「行政処分」とは、行政庁(国土交通大臣や都道府県知事など)が法令に基づき、違反行為を行った事業者に対して行う公権力の行使です。 ペナルティには段階があり、その重さによって企業活動への影響度は大きく異なります。
「注意して直しなさい」というレベル
法令違反の状態を是正し、再発を防ぐための措置をとるよう命じる処分です。 営業活動自体は続けられますが、公表されるため信用低下につながります。
「一定期間、仕事をしてはいけない」という重い処分
数日から1年以内の範囲で、営業活動の一部または全部を禁止されます。 この期間は新規の契約や広告、入札参加ができなくなるため、経営に大打撃を与えます。
「業界から退場」を意味する最も重い処分
不正な手段で免許を取得したり、業務停止期間中に営業したりした場合などに発令されます。 許可を取り消されると、その事業を続けることができなくなります。 さらに、欠格事由に該当するためその後5年間は新たな許可を取得することもできません。
経営事項審査(経審)の申請書類において、完成工事高を水増ししたり、実務経験のない技術者を配置したりする行為。 「見せかけの実績」を作る不正です。
再勧誘の禁止(断っているのに何度も来る)、書面不交付(契約書を渡さない)、クーリング・オフ妨害など。 訪問リフォームや太陽光発電の販売などで頻発します。
建設業で、請け負った工事の全部または主要部分を、そのまま下請けに出す行為。 発注者がその業者を選んだ信頼を裏切ることになるため、原則禁止されています。
必要な資格(宅地建物取引士など)を持っていない他人に、自分の名前や資格を使わせて営業させる行為。 重大な法令違反です。

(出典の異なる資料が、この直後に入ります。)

### src/rtl/uart_link_pkg.sv
// uart_link_pkg: shared arbiter state type and UART link-layer constants.
// No ports.
package uart_link_pkg;

    typedef enum logic {IDLE, LOCKED} arb_state_t;

    localparam int UART_DATA_WIDTH    = 8;
    localparam int UART_TX_FIFO_DEPTH = 10;

endpackage

### src/rtl/rr_picker.sv
// rr_picker: combinational round-robin selector.
// Ports:
//   req_i  - request vector
//   ptr_i  - index of the last served requester; the scan starts at ptr_i+1
//   pick_o - one-hot winner (0 when no request)
//   idx_o  - winner index (0 when no request)
module rr_picker #(
    parameter int N  = 4,
    parameter int IW = (N > 1) ? $clog2(N) : 1
) (
    input  logic [N-1:0]  req_i,
    input  logic [IW-1:0] ptr_i,
    output logic [N-1:0]  pick_o,
    output logic [IW-1:0] idx_o
);

    // The scan runs from the farthest candidate to the nearest, so the
    // requester closest after the pointer overwrites the others.
    always_comb begin
        idx_o = '0;
        for (int k = N; k >= 1; k--) begin
            if (req_i[(int'(ptr_i) + k) % N]) idx_o = IW'((int'(ptr_i) + k) % N);
        end
        pick_o = (|req_i) ? (N'(1) << idx_o) : '0;
    end

endmodule

### src/rtl/uart_tx_arbiter.sv
// uart_tx_arbiter: round-robin, message-locking arbiter that shares one UART
// TX FIFO between NUM_REQ byte-stream requesters, with credit-based occupancy
// tracking so the FIFO is never pushed while full.
// Ports:
//   clk, reset_n (async active-low), ena (global enable; freezes all state)
//   req_data/req_valid/req_last - packed per-requester byte streams
//   req_ready                   - per-requester accept (combinational)
//   fifo_data/fifo_data_valid   - registered push to the TX FIFO write port
//   fifo_pop                    - FIFO output pulse; returns one credit
//   grant, occupancy, busy      - status
//   timeout_o                   - only with UART_TX_ARB_TIMEOUT_EN: one-cycle
//                                 pulse when a stalled owner loses its grant
// Optional macro: UART_TX_ARB_TIMEOUT_EN (stall timeout release).
module uart_tx_arbiter
    import uart_link_pkg::*;
#(
    parameter int DATA_WIDTH     = UART_DATA_WIDTH,
    parameter int NUM_REQ        = 4,
    parameter int FIFO_DEPTH     = UART_TX_FIFO_DEPTH,
    parameter int MAX_BURST      = 16,
    parameter int TIMEOUT_CYCLES = 255,
    localparam int OW = $clog2(FIFO_DEPTH + 1),
    localparam int IW = $clog2(NUM_REQ),
    localparam int BW = $clog2(MAX_BURST + 1)
) (
    input  logic                          clk,
    input  logic                          reset_n,
    input  logic                          ena,
    input  logic [NUM_REQ*DATA_WIDTH-1:0] req_data,
    input  logic [NUM_REQ-1:0]            req_valid,
    input  logic [NUM_REQ-1:0]            req_last,
    output logic [NUM_REQ-1:0]            req_ready,
    output logic [DATA_WIDTH-1:0]         fifo_data,
    output logic                          fifo_data_valid,
    input  logic                          fifo_pop,
    output logic [NUM_REQ-1:0]            grant,
    output logic [OW-1:0]                 occupancy,
    output logic                          busy
`ifdef UART_TX_ARB_TIMEOUT_EN
    ,
    output logic                          timeout_o
`endif
);

    if (NUM_REQ < 2 || NUM_REQ > 8 || TIMEOUT_CYCLES < 1) begin : g_bad_cfg
        $error("uart_tx_arbiter: parameter out of range");
    end

    arb_state_t            state_q, state_d;
    logic [NUM_REQ-1:0]    grant_q, grant_d, pick;
    logic [IW-1:0]         gidx_q, gidx_d, ptr_q, ptr_d, pick_idx;
    logic [BW-1:0]         burst_q, burst_d;
    logic [OW-1:0]         occ_q, occ_d;
    logic [DATA_WIDTH-1:0] fdata_q, fdata_d;
    logic                  fvalid_q, fvalid_d, hs, pop_eff, release_msg;
`ifdef UART_TX_ARB_TIMEOUT_EN
    localparam int SW = $clog2(TIMEOUT_CYCLES + 1);
    logic [SW-1:0]         stall_q, stall_d;
    logic                  timeout_q, timeout_d;
`endif

    rr_picker #(.N(NUM_REQ), .IW(IW)) u_picker (
        .req_i  (req_valid),
        .ptr_i  (ptr_q),
        .pick_o (pick),
        .idx_o  (pick_idx)
    );

    assign hs      = |(req_valid & req_ready);
    // A pop seen with no credits outstanding has nothing to return.
    assign pop_eff = fifo_pop && (occ_q != '0);

    always_ff @(posedge clk or negedge reset_n) begin
        if (!reset_n) begin
            state_q   <= IDLE;
            grant_q   <= '0;
            gidx_q    <= '0;
            ptr_q     <= IW'(NUM_REQ - 1);
            burst_q   <= '0;
            occ_q     <= '0;
            fdata_q   <= '0;
            fvalid_q  <= 1'b0;
`ifdef UART_TX_ARB_TIMEOUT_EN
            stall_q   <= '0;
            timeout_q <= 1'b0;
`endif
        end else if (ena) begin
            state_q   <= state_d;
            grant_q   <= grant_d;
            gidx_q    <= gidx_d;
            ptr_q     <= ptr_d;
            burst_q   <= burst_d;
            occ_q     <= occ_d;
            fdata_q   <= fdata_d;
            fvalid_q  <= fvalid_d;
`ifdef UART_TX_ARB_TIMEOUT_EN
            stall_q   <= stall_d;
            timeout_q <= timeout_d;
`endif
        end
    end

    always_comb begin
        state_d     = state_q;
        grant_d     = grant_q;
        gidx_d      = gidx_q;
        ptr_d       = ptr_q;
        burst_d     = burst_q;
        fvalid_d    = hs;
        fdata_d     = hs ? req_data[gidx_q*DATA_WIDTH +: DATA_WIDTH] : fdata_q;
        occ_d       = (hs && !pop_eff) ? occ_q + 1'b1 : (!hs && pop_eff) ? occ_q - 1'b1 : occ_q;
        release_msg = 1'b0;
`ifdef UART_TX_ARB_TIMEOUT_EN
        timeout_d   = 1'b0;
        stall_d     = (state_q != LOCKED || hs) ? '0 : !req_valid[gidx_q] ? stall_q + 1'b1 : stall_q;
`endif
        if (state_q == IDLE) begin
            if (|req_valid) begin
                state_d = LOCKED;
                grant_d = pick;
                gidx_d  = pick_idx;
                burst_d = '0;
            end
        end else begin
            burst_d     = hs ? burst_q + 1'b1 : burst_q;
            release_msg = hs && (req_last[gidx_q] || burst_d == BW'(MAX_BURST));
`ifdef UART_TX_ARB_TIMEOUT_EN
            if (stall_d == SW'(TIMEOUT_CYCLES)) begin
                release_msg = 1'b1;
                timeout_d   = 1'b1;
            end
`endif
            if (release_msg) begin
                state_d = IDLE;
                grant_d = '0;
                ptr_d   = gidx_q;
            end
        end
    end

    // Grant stays with a full FIFO; only the ready is withheld.
    always_comb begin
        req_ready = (ena && state_q == LOCKED && occ_q < OW'(FIFO_DEPTH)) ? grant_q : '0;
    end

    assign fifo_data       = fdata_q;
    assign fifo_data_valid = fvalid_q;
    assign grant           = grant_q;
    assign occupancy       = occ_q;
    assign busy            = state_q != IDLE;
`ifdef UART_TX_ARB_TIMEOUT_EN
    assign timeout_o       = timeout_q;
`endif

endmodule

### config.mk
export PLATFORM = sky130hd
export DESIGN_NAME = uart_tx_arbiter
export DESIGN_NICKNAME = d
export VERILOG_FILES = /design/src/rtl/uart_link_pkg.sv /design/src/rtl/rr_picker.sv /design/src/rtl/uart_tx_arbiter.sv
export SDC_FILE = /design/constraint.sdc
export NUM_CORES = 1
export LEC_CHECK = 0
export CAP_MARGIN = 25
export CORE_MARGIN = 5
export CORE_UTILIZATION = 38
export CTS_CLUSTER_DIAMETER = 150
export DETAILED_ROUTE_END_ITERATION = 8
export PLACE_DENSITY = 0.71
export SLEW_MARGIN = 20
export SYNTH_ARGS = -nofsm -noshare
export SYNTH_HDL_FRONTEND = slang
export SYNTH_SLANG_ARGS = --single-unit
### constraint.sdc
create_clock -name clk -period 3.2 [get_ports clk]
set_input_delay 0.64 -clock clk [delete_from_list [all_inputs] [get_ports clk]]
set_output_delay 0.64 -clock clk [all_outputs]
set_load 0.02 [all_outputs]
==> results of run 1 <==
==> final cells by class <==
cell class	instances	area (um^2)
fill	382	1910
multi-input combinational	108	962
timing repair buffer	71	696
sequential	27	678
tap	52	65.1
clock buffer	3	41.3
inverter	7	26.3
clock inverter	1	7.51
==> synth_stat cells (all sizes together), types with 3 or more instances <==
cell type | instances | share of area
and2 | 5 | 0.018
nor2 | 8 | 0.017
inv | 6 | 0.013
o31ai | 3 | 0.016
o211ai | 4 | 0.017
a21o | 3 | 0.013
ha | 4 | 0.029
nand2b | 5 | 0.023
mux2 | 11 | 0.072
a21oi | 4 | 0.018
o21ai | 10 | 0.029
nand2 | 11 | 0.024
mux4 | 9 | 0.12
xnor2 | 4 | 0.020
dfrtp | 25 | 0.36
==> cells in the final DEF, fill, tap and decap left out, types with 3 or more instances in the layout <==
master / count
o211ai_1: 4
a21o_1: 3
nand2_1: 11
inv_1: 6
a21oi_1: 3
o21ai_0: 9
nand2b_1: 4
dfrtp_1: 25
xnor2_1: 4
ha_1: 4
clkdlybuf4s50_1: 65
and2_1: 5
mux4_2: 9
mux2_2: 11
clkbuf_8: 3
buf_4: 6
nor2_1: 8
==> worst paths after layout <==
path / end / cells past startpoint / start / slack [ps]
min reg2reg: fifo_data_valid / 1 / fifo_data_valid / 490
max in group asynchronous: ptr_q[0] / 2 / reset_n / 2160
max: req_ready[3] / 5 / ena / 300
max reg2reg: occupancy[3] / 10 / occupancy[1] / 760
min in group asynchronous: occupancy[3] / 2 / reset_n / 730
min: fifo_data_valid / 1 / fifo_data_valid / 490
==> power breakdown <==
| part | internal (mW) | switching (mW) | total [mW] |
|---|---|---|---|
| Clock | 0.0885 | 0.111 | 0.200 |
| Sequential | 0.494 | 0.167 | 0.661 |
| Combinational | 0.581 | 0.485 | 1.07 |
| Total | 1.16 | 0.763 | 1.93 |
==> cells by family (layout without fill, tap and decap cells) <==
| logic type | count (synthesis) | count (layout) | synth area share |
|---|---|---|---|
| flip-flops | 27 | 27 | 0.395 |
| adder cells (fa/ha/maj) | 5 | 5 | 0.0408 |
| AND/OR/NAND/NOR | 40 | 40 | 0.125 |
| multiplexers | 22 | 22 | 0.202 |
| AO/OA/AOI/OAI | 35 | 35 | 0.162 |
| buffers and inverters | 11 | 82 | 0.0451 |
| XOR/XNOR | 6 | 6 | 0.0306 |
==> stage by stage <==
step / power [mW] / utilization / hold slack [ps] / instances
after floorplan: 1.36 / - / 344 / 146
after global placement: 1.73 / 0.554 / 466 / 265
after detailed placement: 1.75 / 0.554 / 472 / 265
after CTS: 1.95 / 0.565 / 497 / 269
after global routing: 2.07 / 0.565 / 524 / 269
final: 1.93 / 0.565 / 494 / 269
==> worst max-delay path: stages <==
cell             delay (ps)
clkdlybuf4s50_1         490
nand2_1                 120
a21oi_1                 230
and2_1                  170
clkdlybuf4s50_1         610
==> state kept, by name, indices dropped and copies added, names as in the netlist <==
signal           flops
burst_q              5
busy                 1
fifo_data            8
fifo_data_valid      1
gidx_q               2
grant                4
occupancy            4
ptr_q                2
==> layer usage <==
layer | vias to the layer above | wire [um] | GRT usage
li1 | 688 | - | -
met1 | 675 | 1620 | 0.163
met2 | 58 | 1980 | 0.228
met3 | 5 | 467 | 0.0527
met4 | 0 | 40 | 0.0361
met5 | - | 0 | 0
==> flow_summary_export.csv, run 1 <==
group,metric,value,unit
floorplanning,num_rows,24,
sta,fin_skew,3.52,ps
worst_setup_path,start_kind,"input pin",
floorplanning,start_util,0.392,
clock_tree,numClockSinks,27,
sta,finalSetupViolCount,0,
floorplanning,dieArea,0.00597,mm^2
yosys,syn-num-nets,195,
global_route,grt_max_degree,28,
clock_tree,htree_levels,1,
layout,antenna_cells,0,
sta,worst_slew_pin_slew,697,ps
clock_tree,hold_buffers,0,
floorplanning,die_w,77.2,um
sta,slew_headroom,0.535,
sta,min_period,2900,ps
worst_hold_path,hp-class,"reg2reg",
outcome,status,"complete, no violations",
detailed_routing,drc,0,
place,dp_slack,178,ps
sta,finalHoldViolCount,0,
sta,rsz0062_at_grt,"no",
clock_tree,cts_buffers,3,
detailed_routing,avgRoutedWirePerCell,15.3,um
yosys,postSynthAreaPerCell,11.8,um^2
clock_tree,post_cts_buffers,0,
detailed_routing,firstDrtPassIters,4,
detailed_routing,vias_per_cell,5.30,
global_route,track_usage,0.136,
global_route,grt_pass1_wl,6670,um
detailed_routing,finalWirelength,4110,um
floorplanning,core_region_area,0.00438,mm^2
power,p_per_area,778,mW/mm^2
power,max-vdd-ir-drop,0.000289,V
worst_setup_path,cp.arrival,2260,ps
worst_setup_path,worstPathMaxFanout,4,
global_route,globalRoute.totalOverflow,0,
clock_tree,cts_resized,0,
clock_tree,cts_tree,"yes",
detailed_routing,drt-initial-drc-count,81,
yosys,ys.flop_type,"dfrtp_1",
yosys,synth_edf_count,0,
worst_setup_path,cp.required,2560,ps
clock_tree,path_clk_slew,100,ps
floorplanning,ios,66,
worst_setup_path,critPathCaptureType,"output pin",
detailed_routing,vias,1426,
yosys,ys_seq_area_frac,0.395,
yosys,ys.warnings.count,0,
floorplanning,die_y,77.2,um
yosys,synth_cells,146,
detailed_routing,ant_nets,0,
sta,tns,0,ps
place,io_buffers,65,
yosys,synth_seq_cells,27,
global_route,antenna_found_initial,0,
power,p_leak,0.992,nW
layout,syn_to_final_growth,44.1,%
sta,drv_slew,0,
sta,fin_ws,303,ps
global_route,grt_pass1_vias,1419,
clock_tree,clock-root-buffer,"clkbuf_8",
sta,max_clock_freq,0.345,GHz
place,dp_hpwl,3230,um
place,place_area,0.00243,mm^2
yosys,syn_area,0.00172,mm^2
worst_setup_path,critical_path_class,"in2out",
yosys,synth.distinct_cells,45,
layout,fin_area,0.00248,mm^2
layout,nets,267,
sta,fin_crit_sh,0.905,
clock_tree,cts_buffer_depth,2,
job,max-cap-violations,0,
clock_tree,insertion_delay,280,ps
place,place.gp.congestion,0.758,
layout,layout-drive-gt1-share,0.184,
yosys,synthArstFlopShare,1.00,
Note: power is estimated with default switching activity, not from simulation.
==> inputs of run 2 (changes only) <==
--- a/config.mk
+++ b/config.mk
@@ -10,7 +10,7 @@
 export CORE_UTILIZATION = 38
 export CTS_CLUSTER_DIAMETER = 150
 export DETAILED_ROUTE_END_ITERATION = 8
-export PLACE_DENSITY = 0.71
+export PLACE_DENSITY = 0.78
 export SLEW_MARGIN = 20
 export SYNTH_ARGS = -nofsm -noshare
 export SYNTH_HDL_FRONTEND = slang
==> run 2 against run 1 <==
Against the previous run: die area unchanged; combinational power is essentially flat; sequential power is 1% higher; maximum frequency grew 0.57%; setup slack better by 16 ps; sequential share of layout area up 0.069 points; register-to-register slack got worse by 40 ps; first-iteration DRC count down 33%; non-clock buffer count fell by 1; via count up 0.56%; largest power group unchanged.
==> flow_summary_export.csv, run 2 (synthesized netlist as in run 1, its figures left out) <==
group,metric,value,unit
power,power,1.94,mW
detailed_routing,ant_nets,0,
sta,finalHoldViolCount,0,
floorplanning,num_rows,24,
clock_tree,cts_buffer_depth,2,
layout,layout_commonest_cell,"clkdlybuf4s50_1",
power,max-vdd-ir-drop,0.000360,V
place,place.gp.congestion,0.812,
worst_setup_path,cp.arrival,2240,ps
clock_tree,post_cts_buffers,0,
layout,layout-drive-gt1-share,0.181,
detailed_routing,firstDrtPassIters,4,
layout,syn_to_final_growth,43.8,%
global_route,busiest_layer,"met2",
worst_setup_path,critPathLaunch,"ena",
detailed_routing,drt-initial-drc-count,54,
power,p_leak,0.993,nW
layout,antenna_cells,0,
worst_hold_path,hp-class,"reg2reg",
worst_setup_path,start_kind,"input pin",
floorplanning,die_w,77.2,um
detailed_routing,drc,0,
job,max-cap-violations,0,
floorplanning,die_y,77.2,um
place,dp_hpwl,3150,um
layout,largest_reg_flops,8,
floorplanning,dieArea,0.00597,mm^2
clock_tree,cts_resized,0,
place,dp_slack,109,ps
global_route,antenna_found_initial,0,
global_route,globalRoute.totalOverflow,0,
clock_tree,hold_buffers,0,
global_route,grtUsageMet3,0.0504,
detailed_routing,vias,1434,
sta,finalSetupViolCount,0,
sta,max_clock_freq,0.347,GHz
global_route,track_usage,0.133,
global_route,grt_pass1_vias,1461,
sta,min_period,2880,ps
worst_setup_path,r2r_cells,10,
worst_setup_path,critical_path_class,"in2out",
clock_tree,htree_levels,1,
place,io_buffers,65,
clock_tree,clock-root-buffer,"clkbuf_8",
global_route,use_met1,0.145,
outcome,status,"complete, no violations",
clock_tree,cts_buffers,3,
power,p_per_area,785,mW/mm^2
sta,hold_slack,489,ps
floorplanning,core_region_area,0.00438,mm^2
worst_setup_path,timing.rr.end,"occupancy[3]",
layout,final_cell_mix,"clkdlybuf4s50_1, dfrtp_1, nand2_1, mux2_2",
global_route,grt_max_degree,28,
floorplanning,ios,66,
layout,nets,266,
detailed_routing,avgRoutedWirePerCell,14.9,um
clock_tree,path_clk_slew,100,ps
clock_tree,cts_tree,"yes",
sta,drv_slew,0,
sta,worst_slew_pin_slew,718,ps
worst_setup_path,cp.required,2560,ps
worst_setup_path,timing.rr.start,"occupancy[1]",
global_route,grt_pass1_wl,6380,um
worst_setup_path,worstPathMaxFanout,4,
sta,rsz0062_at_grt,"no",
layout,n_fill_cell,386,
global_route,grtUsageMet2,0.232,
sta,slew_headroom,0.521,
worst_setup_path,crit_end,"req_ready[2]",
clock_tree,numClockSinks,27,
detailed_routing,vias_per_cell,5.35,
sta,fin_crit_sh,0.900,
worst_setup_path,critPathCaptureType,"output pin",
sta,fin_ws,320,ps
floorplanning,start_util,0.392,
clock_tree,insertion_delay,280,ps
detailed_routing,finalWirelength,4000,um
sta,tns,0,ps
worst_setup_path,reg2reg_setup_slack,720,ps
sta,fin_skew,4.03,ps
## run 2: changes by cell type in the layout (fill, tap and decap cells not counted), sizes merged
cell,previous run,this run
buf,6,5
inv,6,7
clkinvlp,1,0
## run 2: power by group
part           total, mW  switching (mW)  internal, mW
clock network      0.210           0.118        0.0917
logic               1.06           0.482         0.577
registers          0.669           0.175         0.494
## run 2: layout make-up
cell class                      instances  area, um^2  share of cell area
Inverter                                7        26.3              0.0106
Clock buffer                            3        41.3              0.0167
Tap cell                               52        65.1              0.0263
Clock inverter                          1        8.76             0.00355
Multi-Input combinational cell        108         962               0.390
Sequential cell                        27         678               0.275
Timing Repair Buffer                   70         688               0.279
## run 2: how the worst min path moves through the flow
stage | from | endpoint | slack, ps | depth (start not counted)
floorplan | reset_n | burst_q[0] | 340 | 0
global placement | fifo_data_valid | fifo_data_valid | 470 | 1
detailed placement | fifo_data_valid | fifo_data_valid | 470 | 1
CTS | fifo_data_valid | fifo_data_valid | 490 | 1
global route | fifo_data_valid | fifo_data_valid | 520 | 1
finish | fifo_data_valid | fifo_data_valid | 490 | 1
## run 2: per-layer routing
metal,share of wire,up-vias
met4,0.012,0
met2,0.47,59
met3,0.096,6
met1,0.42,683
li1,-,686
met5,0,-
## run 2: worst max-delay path: stages
cell and delay (ps):
clkdlybuf4s50_1 490, nand2_1 120, a21oi_1 230, and2_1 160, clkdlybuf4s50_1 600
## run 2: stage by stage
step / util / instances / cell area (um^2)
finish: 0.563 / 268 / 2470
global placement: 0.552 / 264 / 2420
CTS: 0.563 / 268 / 2470
floorplan: - / 146 / 1720
detailed placement: 0.552 / 264 / 2420
global route: 0.563 / 268 / 2470
==> inputs of run 3 (changes only) <==
--- a/config.mk
+++ b/config.mk
@@ -10,8 +10,9 @@
 export CORE_UTILIZATION = 38
 export CTS_CLUSTER_DIAMETER = 150
 export DETAILED_ROUTE_END_ITERATION = 8
-export PLACE_DENSITY = 0.78
+export PLACE_DENSITY = 0.77
 export SLEW_MARGIN = 20
 export SYNTH_ARGS = -nofsm -noshare
 export SYNTH_HDL_FRONTEND = slang
+export SYNTH_HIERARCHICAL = 1
 export SYNTH_SLANG_ARGS = --single-unit
==> run 3 against run 2 <==
Against the previous run: cell area grew 2.9%; combinational power increased by 5%; clock-buffer cell count unchanged; highest routed layer unchanged; worst hold slack improved by 17 ps; core utilization down 1.8 points; non-clock buffer count rose by 2; sequential share of layout area down 0.78 points; flip-flop and latch count is the same; final cell count grew 2.2%; via count rose by 4.0%; global-route usage rose by 0.76 points; largest power group unchanged.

特に中小規模の事業者では、重い処分(許可取消など)を受けると、その会社を倒産・解散させ、別の法人を作って事業を継続することがあります。 会社名だけを変えても、経営の実態や体質は変わらないことが多く、同じようなトラブルを繰り返すリスクがあります。 これが、当サイトが「会社名」だけでなく「代表者個人の履歴」に着目する理由です。